Eva Stolpmann, Stiftung Bildungspakt Bayern, ging auf die zentrale Bedeutung von digitalen Medien in der Schule ein. Es ändern sich auch Lerninhalte und Vorgehensweisen, was für die Schülerinnen und Schüler einen großen Gewinn bedeute. In diesem Zusammenhang beschrieb Eva Stolpmann herausragende digitale Projekte, wie beispielsweise @ichbinsophiescholl, die den Schülerinnen und Schülern Lerninhalte vermitteln und fachliche Inhalte näherbringen. Als weiteres zentrales Thema nennt Eva Stolpmann die Qualität und Lernwirksamkeit der im Unterricht eingesetzten Aufgaben, die Lehrerinnen und Lehrern durch den Einsatz digitaler Medien selbst weiterentwickeln können.
Eine der vielen Wortmeldungen aus dem Publikum kam von Susanne Lin-Klitzing, Vorsitzende des Deutschen Philologenverbandes. Sie hob hervor, dass auch Schulleitungen in ihren Kollegien sogenannte Bildungstechnologinnen und -technologen benötigten, um zu wissen, welche Unterstützungstools sich für bestimmte Fächer eignen. Den Mehrwert in der Nutzung von KI-gestützten digitalen Tools sieht Eva Stolpmann in der möglichen Arbeitsteilung zwischen KI und Lehrkräften. So könnte die KI Routineaufgaben übernehmen und damit die Lehrenden unterstützen, wie beispielsweise die Auswertung von Aufgaben und die Zuweisung von Materialien.

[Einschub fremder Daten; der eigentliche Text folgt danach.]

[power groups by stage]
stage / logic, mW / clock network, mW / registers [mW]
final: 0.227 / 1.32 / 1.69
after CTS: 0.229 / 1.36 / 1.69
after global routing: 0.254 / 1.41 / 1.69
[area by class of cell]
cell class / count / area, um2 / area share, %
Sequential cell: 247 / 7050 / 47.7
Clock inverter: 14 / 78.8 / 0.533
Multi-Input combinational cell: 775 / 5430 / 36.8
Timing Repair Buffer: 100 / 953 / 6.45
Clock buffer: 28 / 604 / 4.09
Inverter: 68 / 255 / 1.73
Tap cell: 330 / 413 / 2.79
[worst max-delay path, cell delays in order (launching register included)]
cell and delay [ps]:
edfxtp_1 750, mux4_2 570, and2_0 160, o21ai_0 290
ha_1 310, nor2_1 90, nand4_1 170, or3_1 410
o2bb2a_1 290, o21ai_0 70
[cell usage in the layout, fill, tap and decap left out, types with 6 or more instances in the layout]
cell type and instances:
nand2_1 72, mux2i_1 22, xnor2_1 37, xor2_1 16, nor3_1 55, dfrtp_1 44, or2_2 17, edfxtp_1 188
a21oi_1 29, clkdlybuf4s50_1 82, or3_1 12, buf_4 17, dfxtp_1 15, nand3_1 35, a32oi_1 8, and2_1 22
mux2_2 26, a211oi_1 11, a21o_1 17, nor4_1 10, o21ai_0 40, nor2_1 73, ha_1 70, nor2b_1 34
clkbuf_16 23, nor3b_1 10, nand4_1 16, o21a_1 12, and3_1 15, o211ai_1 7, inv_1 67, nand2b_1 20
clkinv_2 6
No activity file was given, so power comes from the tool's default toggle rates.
### design.v
`default_nettype none
module cnt_sec
  #(
    parameter integer FREQUENCY = -1
    )
   (
    input wire 	clk,
    input wire 	n_rst,
    output wire one_sec_flag_out
    );
   reg [$clog2(FREQUENCY):0] sec_cnt;
   always_ff@(posedge clk) begin
      if(!n_rst) begin
	 sec_cnt <= '0;
      end
      else begin
	 if(sec_cnt == FREQUENCY-1) 
	    sec_cnt <= '0;
	 else
	    sec_cnt <= sec_cnt + 'd1;
      end
   end  
   assign one_sec_flag_out = (sec_cnt == FREQUENCY-1);
endmodule  
`default_nettype wire
`default_nettype none
module cntup_led
   (
    input wire 	      clk,
    input wire 	      n_rst,
    input wire 	      one_sec_flag,
    output wire [3:0] led_out
    );
   reg [3:0] 		     led_reg;
   always_ff@(posedge clk) begin
      if(!n_rst) begin
	 led_reg <= '0;
      end
      else begin
	 if(one_sec_flag)
	    led_reg <= led_reg + 'd1;
	 else
	    led_reg <= led_reg;
      end
   end  
   assign led_out        = ~led_reg;
endmodule  
`default_nettype wire
`default_nettype none
module cntup_seg7
   (
    input wire 	      clk,
    input wire 	      n_rst,
    input wire 	      one_sec_flag,
    output wire [3:0] seg7val_out[1:0]
    );
   reg [3:0] 		     seg7val_reg[1:0];
   always_ff@(posedge clk) begin
      if(!n_rst) begin
	 seg7val_reg[0] <= '0;
	 seg7val_reg[1] <= '0;
      end
      else begin
	 if(one_sec_flag) begin
	    if(seg7val_reg[0] == 'd9) begin
	       seg7val_reg[0] <= '0;
	       if(seg7val_reg[1] == 'd9) begin
		  seg7val_reg[1] <= '0;
	       end
	       else begin
		  seg7val_reg[1] <= seg7val_reg[1] + 'd1;
	       end
	    end
	    else begin
	       seg7val_reg[0] <= seg7val_reg[0] + 'd1;
	       seg7val_reg[1] <= seg7val_reg[1];
	    end  
	 end  
	 else begin
	    seg7val_reg[0] <= seg7val_reg[0];
	    seg7val_reg[1] <= seg7val_reg[1];
	 end  
      end  
   end  
   assign seg7val_out[0] = seg7val_reg[0];
   assign seg7val_out[1] = seg7val_reg[1];
endmodule  
`default_nettype wire
`default_nettype none
module seg7dec
  (
   input wire [3:0]  seg7val_in[1:0],
   output wire [7:0] seg7led_out[1:0]	    
   );
   assign seg7led_out[0] = decord(seg7val_in[0]);
   assign seg7led_out[1] = decord(seg7val_in[1]);
endmodule  
function [7:0] decord(input [3:0] val);
   case(val)
     4'h0:    decord = 8'b1100_0000;
     4'h1:    decord = 8'b1111_1001;
     4'h2:    decord = 8'b1010_0100;
     4'h3:    decord = 8'b1011_0000;
     4'h4:    decord = 8'b1001_1001;
     4'h5:    decord = 8'b1001_0010;
     4'h6:    decord = 8'b1000_0010;
     4'h7:    decord = 8'b1101_1000;
     4'h8:    decord = 8'b1000_0000;
     4'h9:    decord = 8'b1001_0000;
     default: decord = 8'b1111_1111;
   endcase
endfunction
`default_nettype wire
`default_nettype none
module top
  (
   input wire 	     clk,
   input wire [1:0]  sw,
   input wire [3:0]  btn,
   output wire [3:0] led, 
   output wire [7:0] seg7led[1:0]
   );
   parameter integer 	     FREQUENCY = 50 * 10**6;
   wire 		     one_sec_flag;
   cnt_sec
     #(.FREQUENCY(FREQUENCY))
   cnt_sec_inst
     (.clk(clk), .n_rst(btn[0]), .one_sec_flag_out(one_sec_flag));
   wire [3:0] 		     seg7val[1:0];
   cntup_seg7 cntup_seg7_inst
     (.clk(clk), .n_rst(btn[0]), .one_sec_flag(one_sec_flag), .seg7val_out(seg7val));
   seg7dec seg7dec_inst
     (.seg7val_in(seg7val), .seg7led_out(seg7led));
   cntup_led cntup_led_inst
     (.clk(clk), .n_rst(btn[0]), .one_sec_flag(one_sec_flag), .led_out(led));
endmodule  
`default_nettype wire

Thomas Frank, Lehrer am Otto-von-Taube Gymnasium in Gauting, gab einen Einblick in den Schulalltag vor und während der Pandemie. Seiner Meinung nach haben und hatten selbstorganisierte Schülerinnen und Schüler deutliche Vorteile, da sie eigenständig entscheiden, wie sie ihre Arbeit am besten erledigen, eigene Standards setzen und sich selbst kontrollieren. Er beschrieb es als große Herausforderung Routine in den täglichen digitalen Unterricht hereinzubekommen und den Schülerinnen und Schülern eine Struktur zu geben. Nach Meinung von Lehrer Thomas Frank sind die digitalen Kompetenzen der Schülerinnen und Schüler durch die Pandemie gewachsen und sie haben gelernt mit technischen Problemen umzugehen. Für das neue Schuljahr wünscht er sich, dass die erlernten digitalen Kompetenzen weiter eingesetzt werden, dass die neuen Kommunikationswege zwischen Lehrenden und Lernenden weiter genutzt werden und dass sich die digitale Entwicklung fortsetzt.